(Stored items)

-- Opening Marker --

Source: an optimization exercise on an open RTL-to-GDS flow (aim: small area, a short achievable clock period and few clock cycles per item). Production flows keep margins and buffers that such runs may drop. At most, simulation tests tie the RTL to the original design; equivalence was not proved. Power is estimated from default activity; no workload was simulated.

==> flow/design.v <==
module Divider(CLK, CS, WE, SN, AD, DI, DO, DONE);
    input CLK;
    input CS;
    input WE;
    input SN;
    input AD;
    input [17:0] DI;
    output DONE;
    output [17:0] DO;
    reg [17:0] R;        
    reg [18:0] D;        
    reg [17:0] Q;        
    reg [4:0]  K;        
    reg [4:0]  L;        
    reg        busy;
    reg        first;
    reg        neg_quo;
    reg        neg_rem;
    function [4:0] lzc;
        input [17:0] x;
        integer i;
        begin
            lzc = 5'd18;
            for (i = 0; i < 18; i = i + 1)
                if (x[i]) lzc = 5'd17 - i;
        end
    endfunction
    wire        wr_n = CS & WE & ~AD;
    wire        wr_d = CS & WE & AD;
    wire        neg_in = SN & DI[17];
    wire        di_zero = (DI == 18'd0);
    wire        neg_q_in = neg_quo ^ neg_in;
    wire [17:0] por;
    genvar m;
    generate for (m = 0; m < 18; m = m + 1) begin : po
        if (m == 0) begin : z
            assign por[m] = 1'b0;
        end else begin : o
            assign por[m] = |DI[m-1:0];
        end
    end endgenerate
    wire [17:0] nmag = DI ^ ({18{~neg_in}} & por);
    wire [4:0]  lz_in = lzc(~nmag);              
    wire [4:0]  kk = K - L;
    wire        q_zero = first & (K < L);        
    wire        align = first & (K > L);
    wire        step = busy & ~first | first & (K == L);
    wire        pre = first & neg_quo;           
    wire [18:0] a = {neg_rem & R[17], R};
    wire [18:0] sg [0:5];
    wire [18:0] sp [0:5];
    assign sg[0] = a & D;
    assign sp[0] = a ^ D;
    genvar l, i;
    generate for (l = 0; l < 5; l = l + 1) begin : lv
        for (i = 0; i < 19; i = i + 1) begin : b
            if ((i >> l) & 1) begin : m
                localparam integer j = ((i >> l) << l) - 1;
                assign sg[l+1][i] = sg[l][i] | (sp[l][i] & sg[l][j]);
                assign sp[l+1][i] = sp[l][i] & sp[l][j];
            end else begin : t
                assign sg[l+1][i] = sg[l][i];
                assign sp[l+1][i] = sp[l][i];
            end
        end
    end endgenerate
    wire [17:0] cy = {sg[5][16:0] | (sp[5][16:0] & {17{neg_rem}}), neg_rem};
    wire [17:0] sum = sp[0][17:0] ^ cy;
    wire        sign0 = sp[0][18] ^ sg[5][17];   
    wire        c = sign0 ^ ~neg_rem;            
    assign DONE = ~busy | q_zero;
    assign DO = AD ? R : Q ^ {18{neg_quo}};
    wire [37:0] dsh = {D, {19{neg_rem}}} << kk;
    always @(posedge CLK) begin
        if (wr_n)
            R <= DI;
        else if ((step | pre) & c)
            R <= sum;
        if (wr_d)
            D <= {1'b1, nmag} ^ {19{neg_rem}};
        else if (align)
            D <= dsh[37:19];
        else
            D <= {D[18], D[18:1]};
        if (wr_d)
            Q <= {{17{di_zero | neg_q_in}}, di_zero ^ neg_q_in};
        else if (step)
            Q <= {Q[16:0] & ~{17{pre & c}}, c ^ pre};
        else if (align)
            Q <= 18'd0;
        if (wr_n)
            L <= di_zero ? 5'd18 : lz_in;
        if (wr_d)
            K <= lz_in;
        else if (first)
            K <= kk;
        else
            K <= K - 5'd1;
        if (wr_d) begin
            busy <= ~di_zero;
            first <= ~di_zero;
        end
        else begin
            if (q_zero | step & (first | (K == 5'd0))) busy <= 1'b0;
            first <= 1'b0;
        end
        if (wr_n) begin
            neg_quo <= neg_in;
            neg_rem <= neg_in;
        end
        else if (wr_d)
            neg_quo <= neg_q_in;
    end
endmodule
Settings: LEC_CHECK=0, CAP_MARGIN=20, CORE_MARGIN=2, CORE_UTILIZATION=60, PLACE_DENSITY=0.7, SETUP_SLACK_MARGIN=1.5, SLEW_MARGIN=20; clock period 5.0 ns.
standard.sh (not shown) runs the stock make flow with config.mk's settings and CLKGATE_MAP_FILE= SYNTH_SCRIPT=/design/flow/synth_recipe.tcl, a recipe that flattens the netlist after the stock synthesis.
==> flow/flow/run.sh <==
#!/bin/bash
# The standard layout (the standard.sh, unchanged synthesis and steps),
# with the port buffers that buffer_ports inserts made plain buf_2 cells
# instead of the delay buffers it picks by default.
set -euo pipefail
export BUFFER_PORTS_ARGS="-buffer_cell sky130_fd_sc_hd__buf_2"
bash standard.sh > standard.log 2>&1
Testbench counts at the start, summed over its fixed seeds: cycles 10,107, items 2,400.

-- Closing Marker --
-- Opening Marker --

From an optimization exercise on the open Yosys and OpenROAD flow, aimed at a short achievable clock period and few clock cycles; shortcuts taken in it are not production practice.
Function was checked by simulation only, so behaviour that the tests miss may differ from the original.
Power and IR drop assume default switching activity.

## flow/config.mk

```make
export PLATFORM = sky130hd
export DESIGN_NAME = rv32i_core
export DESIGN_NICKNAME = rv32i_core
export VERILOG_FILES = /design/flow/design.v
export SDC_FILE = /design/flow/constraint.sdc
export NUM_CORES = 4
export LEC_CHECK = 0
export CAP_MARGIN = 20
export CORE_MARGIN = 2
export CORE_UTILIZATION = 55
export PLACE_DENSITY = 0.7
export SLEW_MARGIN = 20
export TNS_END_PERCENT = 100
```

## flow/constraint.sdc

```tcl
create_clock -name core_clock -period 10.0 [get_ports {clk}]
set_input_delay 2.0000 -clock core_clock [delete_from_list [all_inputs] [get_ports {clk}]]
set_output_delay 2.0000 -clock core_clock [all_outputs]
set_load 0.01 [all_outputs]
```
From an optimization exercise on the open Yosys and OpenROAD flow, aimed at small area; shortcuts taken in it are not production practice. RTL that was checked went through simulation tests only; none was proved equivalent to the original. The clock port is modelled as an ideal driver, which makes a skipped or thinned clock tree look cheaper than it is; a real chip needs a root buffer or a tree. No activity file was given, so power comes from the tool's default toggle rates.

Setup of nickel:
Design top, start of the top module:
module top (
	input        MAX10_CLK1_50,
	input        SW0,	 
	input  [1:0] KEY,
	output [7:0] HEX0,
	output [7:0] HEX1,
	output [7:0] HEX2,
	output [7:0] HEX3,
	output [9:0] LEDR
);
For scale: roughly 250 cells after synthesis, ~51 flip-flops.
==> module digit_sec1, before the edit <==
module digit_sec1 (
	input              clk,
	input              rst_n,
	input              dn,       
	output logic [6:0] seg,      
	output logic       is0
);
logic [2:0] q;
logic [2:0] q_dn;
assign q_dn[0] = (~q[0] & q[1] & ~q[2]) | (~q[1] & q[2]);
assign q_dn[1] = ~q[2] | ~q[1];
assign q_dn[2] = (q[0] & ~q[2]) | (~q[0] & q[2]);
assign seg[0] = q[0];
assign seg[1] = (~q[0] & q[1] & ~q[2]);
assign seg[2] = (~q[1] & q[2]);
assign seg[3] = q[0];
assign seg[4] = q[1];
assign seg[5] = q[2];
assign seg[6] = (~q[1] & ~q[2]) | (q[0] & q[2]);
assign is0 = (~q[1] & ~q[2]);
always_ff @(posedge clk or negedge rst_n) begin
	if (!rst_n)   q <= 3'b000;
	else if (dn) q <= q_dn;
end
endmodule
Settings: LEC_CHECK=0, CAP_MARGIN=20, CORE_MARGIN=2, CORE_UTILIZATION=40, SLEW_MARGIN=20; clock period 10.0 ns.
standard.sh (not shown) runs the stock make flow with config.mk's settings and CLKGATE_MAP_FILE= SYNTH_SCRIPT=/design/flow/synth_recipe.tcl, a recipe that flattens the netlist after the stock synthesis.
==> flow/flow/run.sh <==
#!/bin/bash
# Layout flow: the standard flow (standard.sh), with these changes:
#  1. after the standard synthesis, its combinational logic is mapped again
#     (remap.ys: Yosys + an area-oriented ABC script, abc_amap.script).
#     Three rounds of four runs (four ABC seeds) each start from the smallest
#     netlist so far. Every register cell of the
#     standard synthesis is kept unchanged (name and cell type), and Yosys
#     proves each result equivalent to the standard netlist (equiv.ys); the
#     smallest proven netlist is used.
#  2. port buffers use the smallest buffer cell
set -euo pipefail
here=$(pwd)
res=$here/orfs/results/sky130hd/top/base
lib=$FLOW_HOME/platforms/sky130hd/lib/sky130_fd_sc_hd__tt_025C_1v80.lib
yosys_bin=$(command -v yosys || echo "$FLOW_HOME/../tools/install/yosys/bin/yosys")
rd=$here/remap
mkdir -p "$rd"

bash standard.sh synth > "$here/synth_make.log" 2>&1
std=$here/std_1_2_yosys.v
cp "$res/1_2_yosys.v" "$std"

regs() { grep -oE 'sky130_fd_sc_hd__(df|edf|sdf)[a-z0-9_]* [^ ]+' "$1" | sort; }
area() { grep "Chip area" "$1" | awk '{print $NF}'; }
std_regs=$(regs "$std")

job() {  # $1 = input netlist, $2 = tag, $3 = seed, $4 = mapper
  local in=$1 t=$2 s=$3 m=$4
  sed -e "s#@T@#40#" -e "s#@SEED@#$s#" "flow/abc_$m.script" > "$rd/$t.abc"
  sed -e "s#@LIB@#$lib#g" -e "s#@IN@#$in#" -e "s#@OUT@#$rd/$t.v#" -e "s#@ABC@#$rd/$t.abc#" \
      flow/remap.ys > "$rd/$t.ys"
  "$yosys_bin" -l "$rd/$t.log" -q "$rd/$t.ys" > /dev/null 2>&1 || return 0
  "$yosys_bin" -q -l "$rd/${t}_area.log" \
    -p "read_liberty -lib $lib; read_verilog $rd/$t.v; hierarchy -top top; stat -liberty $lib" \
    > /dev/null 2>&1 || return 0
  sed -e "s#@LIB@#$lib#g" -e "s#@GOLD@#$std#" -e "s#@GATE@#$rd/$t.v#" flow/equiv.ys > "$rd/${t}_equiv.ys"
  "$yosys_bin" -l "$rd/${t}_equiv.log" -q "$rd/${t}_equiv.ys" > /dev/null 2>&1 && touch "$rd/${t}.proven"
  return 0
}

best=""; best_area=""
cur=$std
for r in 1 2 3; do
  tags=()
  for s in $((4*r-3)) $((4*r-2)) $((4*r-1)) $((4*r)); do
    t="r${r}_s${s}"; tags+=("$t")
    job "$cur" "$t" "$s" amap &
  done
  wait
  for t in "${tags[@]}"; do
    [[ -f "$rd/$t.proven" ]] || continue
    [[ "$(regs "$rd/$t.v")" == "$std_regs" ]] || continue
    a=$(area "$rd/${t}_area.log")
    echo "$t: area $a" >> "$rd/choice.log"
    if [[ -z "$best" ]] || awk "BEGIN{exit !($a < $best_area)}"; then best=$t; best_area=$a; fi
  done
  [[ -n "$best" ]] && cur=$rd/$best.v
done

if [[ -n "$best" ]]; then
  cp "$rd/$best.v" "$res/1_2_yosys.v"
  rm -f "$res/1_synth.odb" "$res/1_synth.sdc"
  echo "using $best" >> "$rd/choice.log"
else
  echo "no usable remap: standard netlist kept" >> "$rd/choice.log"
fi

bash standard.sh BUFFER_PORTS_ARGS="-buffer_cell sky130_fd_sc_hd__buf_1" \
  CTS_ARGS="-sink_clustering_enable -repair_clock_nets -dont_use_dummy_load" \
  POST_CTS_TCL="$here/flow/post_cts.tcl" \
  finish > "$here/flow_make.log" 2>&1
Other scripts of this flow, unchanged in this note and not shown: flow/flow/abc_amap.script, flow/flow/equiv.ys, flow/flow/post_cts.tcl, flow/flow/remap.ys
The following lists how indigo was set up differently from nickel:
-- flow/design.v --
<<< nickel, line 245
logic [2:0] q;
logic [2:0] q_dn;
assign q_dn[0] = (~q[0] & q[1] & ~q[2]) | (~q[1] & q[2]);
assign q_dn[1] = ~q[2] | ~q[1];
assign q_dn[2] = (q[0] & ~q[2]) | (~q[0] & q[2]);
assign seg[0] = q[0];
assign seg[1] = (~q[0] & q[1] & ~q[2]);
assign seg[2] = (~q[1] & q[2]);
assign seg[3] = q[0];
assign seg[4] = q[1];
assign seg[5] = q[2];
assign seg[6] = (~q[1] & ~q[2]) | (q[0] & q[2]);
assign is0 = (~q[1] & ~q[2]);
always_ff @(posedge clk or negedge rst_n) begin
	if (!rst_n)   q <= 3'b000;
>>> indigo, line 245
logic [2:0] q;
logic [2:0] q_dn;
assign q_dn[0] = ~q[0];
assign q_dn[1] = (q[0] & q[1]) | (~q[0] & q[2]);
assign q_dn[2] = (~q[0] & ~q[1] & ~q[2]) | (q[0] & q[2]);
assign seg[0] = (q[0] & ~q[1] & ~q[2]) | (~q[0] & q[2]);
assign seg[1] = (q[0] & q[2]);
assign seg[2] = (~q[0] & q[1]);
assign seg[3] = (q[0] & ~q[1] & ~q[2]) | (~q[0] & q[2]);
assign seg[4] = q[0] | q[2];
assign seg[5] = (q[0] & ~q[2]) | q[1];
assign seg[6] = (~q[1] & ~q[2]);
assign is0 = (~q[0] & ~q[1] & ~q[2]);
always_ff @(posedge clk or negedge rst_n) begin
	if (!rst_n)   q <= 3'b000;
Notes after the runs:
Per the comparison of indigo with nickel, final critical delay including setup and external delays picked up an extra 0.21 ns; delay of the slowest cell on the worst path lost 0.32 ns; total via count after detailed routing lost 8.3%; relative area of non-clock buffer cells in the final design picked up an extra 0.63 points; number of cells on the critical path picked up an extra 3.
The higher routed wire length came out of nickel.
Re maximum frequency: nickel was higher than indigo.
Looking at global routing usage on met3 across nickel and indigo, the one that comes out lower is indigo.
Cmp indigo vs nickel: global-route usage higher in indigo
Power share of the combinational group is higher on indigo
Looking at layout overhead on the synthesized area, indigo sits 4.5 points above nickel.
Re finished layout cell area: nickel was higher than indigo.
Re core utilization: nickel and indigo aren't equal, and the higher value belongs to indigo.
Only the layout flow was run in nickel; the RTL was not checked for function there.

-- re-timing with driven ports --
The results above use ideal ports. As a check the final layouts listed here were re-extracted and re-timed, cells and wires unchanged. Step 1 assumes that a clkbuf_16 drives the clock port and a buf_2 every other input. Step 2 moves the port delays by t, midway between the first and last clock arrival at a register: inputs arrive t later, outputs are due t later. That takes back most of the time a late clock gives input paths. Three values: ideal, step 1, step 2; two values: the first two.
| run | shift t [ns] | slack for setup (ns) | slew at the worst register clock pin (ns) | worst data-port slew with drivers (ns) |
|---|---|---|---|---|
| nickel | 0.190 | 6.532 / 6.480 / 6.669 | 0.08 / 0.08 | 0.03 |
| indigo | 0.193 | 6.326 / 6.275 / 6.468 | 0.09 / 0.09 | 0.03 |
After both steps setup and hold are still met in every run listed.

-- Closing Marker --

• Description of the task
Go through the entries above and report every line in which the word "bash" appears.

• Exercise output
#!/bin/bash
bash standard.sh > standard.log 2>&1
#!/bin/bash
bash standard.sh synth > "$here/synth_make.log" 2>&1
bash standard.sh BUFFER_PORTS_ARGS="-buffer_cell sky130_fd_sc_hd__buf_1" \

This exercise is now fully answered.